12th President pro tempore of the Nebraska Senate
- In office January 1883 – January 1885
- Preceded by: John B. Dinsmore
- Succeeded by: Church Howe

Personal details
- Born: August 5, 1831 Hamilton County, Indiana
- Died: May 29, 1891 (aged 59) Kearney, Nebraska
- Occupation: Lawyer, politician

= Alexander H. Conner =

American politician

Alexander Hamilton Conner (August 5, 1831 - May 29, 1891) was an American politician and legislator.
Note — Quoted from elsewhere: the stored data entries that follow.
From an optimization exercise on the open Yosys and OpenROAD flow, aimed at small area, a short achievable clock period and few clock cycles; shortcuts taken in it are not production practice.
At most, simulation tests tie the RTL to the original design; equivalence was not proved.

// cic_core
module cic_core (
    input  wire        clk,
    input  wire        rst,
    input  wire        start,
    input  wire        region_pal,
    input  wire        abort_req,
    input  wire [7:0]  seed,
    input  wire [47:0] checksum,    
    input  wire        pif_clk,
    input  wire        pif_din,
    output wire        drive_low,
    output wire        ready,
    output wire        busy,
    output wire        lockup,
    output reg  [1:0]  outcome
);
Size: roughly 220 flip-flops, roughly 69 I/O pins, about 13000 sq um of cells after synthesis.
Settings: LEC_CHECK=0, ABC_CLOCK_PERIOD_IN_PS=2500, CAP_MARGIN=20, CORE_MARGIN=2, CORE_UTILIZATION=50, CTS_CLUSTER_DIAMETER=70, CTS_CLUSTER_SIZE=24, PLACE_DENSITY=0.6, SETUP_SLACK_MARGIN=4.5, SLEW_MARGIN=20; clock period 7.0 ns.
standard.sh (not shown) runs the stock make flow with config.mk's settings and CLKGATE_MAP_FILE= SYNTH_SCRIPT=/design/flow/synth_recipe.tcl, a recipe that flattens the netlist after the stock synthesis.
==> flow/flow/run.sh <==
#!/bin/bash
# The standard layout, with the port buffers made of buf_2 cells (which
# the resizer may size up) instead of the default delay-buffer cell.
set -euo pipefail
export BUFFER_PORTS_ARGS="-buffer_cell sky130_fd_sc_hd__buf_2"
bash standard.sh > standard_flow.log 2>&1
==> next run, changes <==
--- a/flow/design.v
+++ b/flow/design.v
@@ -68,21 +68,22 @@
     reg  [119:0] sm;        
     reg  [3:0]   vt;        
     reg          vcy;       
     reg  [1:0]   rnd;
     reg          act;       
     reg  [3:0]   cx;        
-    reg          vc, vd, ve, vf, vg;    
+    reg          vc, vd, ve, vf, vg, vh;    
     reg          fall_q;    
     reg          v2s2;      
     reg          sm_shift;  
     wire [3:0] r4  = sm[3:0];      
     wire [3:0] r3  = sm[7:4];      
     wire [3:0] r2  = sm[11:8];     
     wire [3:0] r1  = sm[15:12];    
     wire [3:0] qa3 = sm[23:20];    
+    wire [3:0] qa6 = sm[27:24];    
     wire [3:0] ptr = sm[31:28];    
     wire       qcc = sm[32];       
     wire [3:0] va  = sm[119:116];  
     wire fall, rise;
     cic_xfer u_xfer (
         .clk     (clk),
@@ -180,24 +181,23 @@
     wire [3:0] a3  = cc ? n3 : m3;
     wire [3:0] n4  = qa3 + m4;
     wire [3:0] n5a = qa3 + m4 + m5;
     wire [3:0] n5b = {~m4[3], m4[2:0]} + (m4[3] ? 4'd0 : m5);
     wire [3:0] n5  = qcc ? n5b : n5a;
     wire [3:0] n6  = (qcc ? m5 : {~m5[3], m5[2:0]}) + ((~qcc & m5[3]) ? 4'd0 : m6) + {3'd0, qcc};
-    wire [3:0] n7a = m6 + m7 + 4'd1;
-    wire [3:0] n7b = m5 + m6 + m7 + 4'd2;     
-    wire [3:0] n7  = qcc ? n7b : n7a;
-    wire [3:0] n8  = m7  + m8  + 4'd1;
-    wire [3:0] n9  = n8  + m9  + 4'd1;
-    wire [3:0] n10 = m9  + m10 + 4'd1;
-    wire [3:0] n11 = n10 + m11 + 4'd1;
-    wire [3:0] n12 = m11 + m12 + 4'd1;
-    wire [3:0] n13 = n12 + m13 + 4'd1;
-    wire [3:0] n14 = m13 + m14 + 4'd1;
-    wire [3:0] n15 = n14 + m15 + 4'd1;
-    wire       rnd_end = vg & ~vf;            
+    wire [3:0] a6  = qcc ? n6 : m6;
+    wire [3:0] n7  = qa6 + m7  + 4'd1;
+    wire [3:0] n8  = n7  + m8  + 4'd1;
+    wire [3:0] n9  = m8  + m9  + 4'd1;
+    wire [3:0] n10 = n9  + m10 + 4'd1;
+    wire [3:0] n11 = m10 + m11 + 4'd1;
+    wire [3:0] n12 = n11 + m12 + 4'd1;
+    wire [3:0] n13 = m12 + m13 + 4'd1;
+    wire [3:0] n14 = n13 + m14 + 4'd1;
+    wire [3:0] n15 = m14 + m15 + 4'd1;
+    wire       rnd_end = vh & ~vg;            
     wire [3:0] ptr_next = rgn ? ptr - 4'd1 : ptr + 4'd1;
     wire       v2s1     = fall_q & (bc == 2'd3) & (seg == G_V2R);
     always @(posedge clk) begin
         v2s2 <= v2s1;
         sm_shift <= (fall & (bc == 2'd3) & (seg == G_V2T)) | v2s1;
         if (sm_shift) begin
@@ -220,12 +220,14 @@
                 sm[3:0]   <= r4 + 4'd1 + r3;
             end
             if (act) begin
                 sm[23:20] <= a3;
                 sm[32]    <= cc;
             end
+            if (vc)
+                sm[27:24] <= a6;
             if (rnd_end)
                 sm[31:28] <= (m7 == 4'd0) ? 4'd1 : m7;
             else if (rise && seg == G_CMPB && bc[0])
                 sm[31:28] <= ptr_next;
             if (seg == G_V2A)
                 sm[119:116] <= 4'd5;
@@ -260,17 +262,18 @@
             m14 <= rgn ? TABLE_PAL[4*30 +: 4] : TABLE_NTSC[4*30 +: 4];
             m15 <= rgn ? TABLE_PAL[4*31 +: 4] : TABLE_NTSC[4*31 +: 4];
         end else if (fall_q && seg == G_INIT && nc[0] && bc == 2'd3) begin
             m1 <= rsh;                           
         end else if (seg == G_CMPC) begin
             if (act) begin m1  <= n1;  m2  <= n2;  m3  <= n3;  end
-            if (vc)  begin m4  <= n4;  m5  <= n5;  m6  <= n6;  m7 <= n7; end
-            if (vd)  begin m8  <= n8;  m9  <= n9;  end
-            if (ve)  begin m10 <= n10; m11 <= n11; end
-            if (vf)  begin m12 <= n12; m13 <= n13; end
-            if (vg)  begin m14 <= n14; m15 <= n15; end
+            if (vc)  begin m4  <= n4;  m5  <= n5;  m6  <= n6;  end
+            if (vd)  begin m7  <= n7;  m8  <= n8;  end
+            if (ve)  begin m9  <= n9;  m10 <= n10; end
+            if (vf)  begin m11 <= n11; m12 <= n12; end
+            if (vg)  begin m13 <= n13; m14 <= n14; end
+            if (vh)  m15 <= n15;
         end
         if (act)
             cx <= cx - 4'd1;
         else if (rnd_end)
             cx <= n15;                           
         else if (seg != G_CMPC)
@@ -287,21 +290,23 @@
             act     <= 1'b0;
             vc      <= 1'b0;
             vd      <= 1'b0;
             ve      <= 1'b0;
             vf      <= 1'b0;
             vg      <= 1'b0;
+            vh      <= 1'b0;
         end else begin
             if (seg == G_CMPC) begin
                 if (act)
                     act <= (cx != 4'd0);
                 vc <= act;
                 vd <= vc;
                 ve <= vd;
                 vf <= ve;
                 vg <= vf;
+                vh <= vg;
                 if (rnd_end) begin
                     rnd <= rnd + 2'd1;
                     if (rnd == 2'd2) begin
                         seg <= G_CMPB;
                         bc  <= 2'd0;
                         rdy <= 1'b1;
Result: Synthesized area is lower by about 1.3%; final area is about the same; wire length is lower by 3.3%; core utilization is higher by 0.34 points; die area is lower by 1.3%; via count is lower by about 2%; worst setup slack is better by 70 ps; first-iteration DRC count is higher by 13%; clock-buffer cell count does not change; global-route usage is lower by 0.37 points; critical path depth is lower by 2; cell count hardly moves.
Testbench counts after the change, summed over its fixed seeds: cycles 47,175.
For the first run of this note, only the layout was checked, not whether the RTL still works.

[separate check: timing with driven ports]
In the flow no input, the clock included, has a driving cell. The finished layouts below were timed again as built, in two steps. Step 1 (the two cells are an assumption about what drives the block):
set clk [get_ports {clk}]
set_driving_cell -lib_cell sky130_fd_sc_hd__clkbuf_16 $clk
set_driving_cell -lib_cell sky130_fd_sc_hd__buf_2 [delete_from_list [all_inputs] $clk]
Step 2 times the ports against the registers' clock, not the clock port: input delays grow and output delays shrink by t, the midpoint of the rising clock arrivals with the driver on. Slacks: ideal ports / drivers / drivers and shift; pairs: ideal ports / drivers.
run	shift t [ns]	slack for setup (ns)	worst setup path at the end	worst data-port slew with drivers (ns)
the first run	0.543	4.436 / 4.436 / 4.105	input to register	0.06
the second run	0.534	4.506 / 4.506 / 4.054	input to register	0.06
After both steps every run listed still meets setup and hold. The setup slack of the second run, which loses most, moves by 0.000 ns with the drivers and by -0.452 ns with both steps.
This is an optimization exercise on Yosys and OpenROAD, whose aim is small area, not a production implementation. Function was checked by simulation only, so behaviour that the tests miss may differ from the original. Power figures rest on the tool's default switching activity, not on a simulated workload.

Design hoper_core, start of the top module:
module hoper_core (
    input             clk,
    input             rst,
    input             op_we,
    input      [3:0]  op_in,
    input      [7:0]  b_in,
    input      [7:0]  cmd_in,
    input      [7:0]  seq_in,
    input      [8:0]  n_in,
    input             dev_found,
    input             cfg_we,
    input      [3:0]  cfg_addr,
    input      [31:0] cfg_wdata,
    input             din_valid,
    input      [7:0]  din,
    output            din_ready,
    output            tx_valid,
    output     [7:0]  tx_data,
    output            tx_last,
    input             tx_ready,
    output            t_req,
    output     [2:0]  t_call,
    output     [31:0] t_baud,
    output            t_dtr,
    output            t_rts,
    input             t_ack,
    input             t_fault,
    input      [6:0]  t_rxcnt,
    input             ms_tick,
    output            busy,
    output            done,
    output     [2:0]  result,
    output     [3:0]  op_o,
    output     [15:0] crc_o,
    output     [7:0]  seq_o,
    output     [8:0]  pktlen_o,
    output            valid_o,
    output     [6:0]  rxcnt_o,
    output     [3:0]  nb_o,
    output            lc_valid_o,
    output     [31:0] lc_baud_o,
    output            lc_dtr_o,
    output            lc_rts_o,
    output     [6:0]  resp_o,
    output     [2:0]  nsent_o
);
Size in the first run: ~16000 µm² of cells after synthesis.
Settings: LEC_CHECK=0, CAP_MARGIN=0, CORE_MARGIN=2, CORE_UTILIZATION=70, CTS_BUF_LIST=sky130_fd_sc_hd__clkbuf_4 sky130_fd_sc_hd__clkbuf_16, CTS_CLUSTER_DIAMETER=40, CTS_CLUSTER_SIZE=8, SLEW_MARGIN=0; clock period 10.0 ns.
standard.sh (not shown) runs the stock make flow with config.mk's settings and CLKGATE_MAP_FILE= SYNTH_SCRIPT=/design/flow/synth_recipe.tcl, a recipe that flattens the netlist after the stock synthesis.
==> flow/flow/run.sh <==
#!/bin/bash
# Own layout flow: the standard synthesis; an area re-mapping of its
# combinational logic with several ABC scripts, keeping the smallest result
# (registers untouched); then the standard layout with the smallest buffer on
# the ports.
set -euo pipefail
W=$(pwd)
R=$W/orfs/results/$FLOW_PLATFORM/hoper_core/base
LIB=$FLOW_HOME/platforms/$FLOW_PLATFORM/lib/sky130_fd_sc_hd__tt_025C_1v80.lib

bash standard.sh synth > $W/log_synth.txt 2>&1
cp $R/1_2_yosys.v $W/std_1_2_yosys.v

remap() {
  local s=$1 n
  n=$(basename $s .abc)
  REMAP_LIB=$LIB REMAP_IN=$W/std_1_2_yosys.v REMAP_OUT=$W/$n.v REMAP_ABC=$s \
    timeout 900 yosys -c $W/flow/remap.tcl > $W/log_$n.txt 2>&1 || rm -f $W/$n.v.after.txt
}
for s in $W/flow/remap*.abc; do remap $s & done
wait

best=""; best_area=""
for s in $W/flow/remap*.abc; do
  n=$(basename $s .abc)
  [[ -f $W/$n.v.after.txt ]] || continue
  a=$(grep 'Chip area' $W/$n.v.after.txt | awk '{print $NF}')
  echo "$n $a" >> $W/remap_areas.txt
  if [[ -z "$best" ]] || awk -v a=$a -v b=$best_area 'BEGIN{exit !(a<b)}'; then
    best=$n; best_area=$a
  fi
done
echo "chosen $best $best_area" >> $W/remap_areas.txt
cp $W/$best.v $R/1_2_yosys.v
touch $R/1_2_yosys.v

export BUFFER_PORTS_ARGS="-buffer_cell sky130_fd_sc_hd__buf_1"
# the standard clock tree settings with small clusters of clkbuf_4 leaves
# under a clkbuf_16 tree, without dummy loads
export CTS_ARGS="-sink_clustering_enable -repair_clock_nets -sink_clustering_size 8 -sink_clustering_max_diameter 40 -dont_use_dummy_load -buf_list sky130_fd_sc_hd__clkbuf_4 -root_buf sky130_fd_sc_hd__clkbuf_16 -tree_buf sky130_fd_sc_hd__clkbuf_16"
bash standard.sh finish > $W/log_finish.txt 2>&1
==> flow/flow/remap_ds1l.abc <==
&get -n
&st
&deepsyn -T 150 -S 1
&dch
&nf -R 1000
&put
Other scripts of this flow, unchanged in this note and not shown: flow/flow/remap.tcl, flow/flow/remap1.abc, flow/flow/remap2.abc, flow/flow/remap4.abc, flow/flow/remap_ds0.abc, flow/flow/remap_ds1.abc, flow/flow/remap_ds1a.abc, flow/flow/remap_ds2.abc
The baseline produced a clean layout.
Born in Hamilton County, Indiana, Conner was the son of William Conner, a pioneer and politician. He was admitted to the Indiana bar in 1855. He served in the Indiana House of Representatives in 1856. In 1860, Conner took part in the Republican Convention that nominated Abraham Lincoln. Conner was a newspaper publisher and was appointed postmaster for Indianapolis, Indiana. In 1871, President Ulysses S. Grant appointed Conner Governor of Idaho Territory, but he declined the office. After dealing with financial problems with his newspaper in Indianapolis, Conner moved to Kearney, Nebraska, in 1872, where he practiced law. Conner served in the Nebraska Constitutional Convention of 1875 and was elected to the Nebraska State Senate serving in 1883–1885 and 1889–1891. Conner died in Kearney, Nebraska.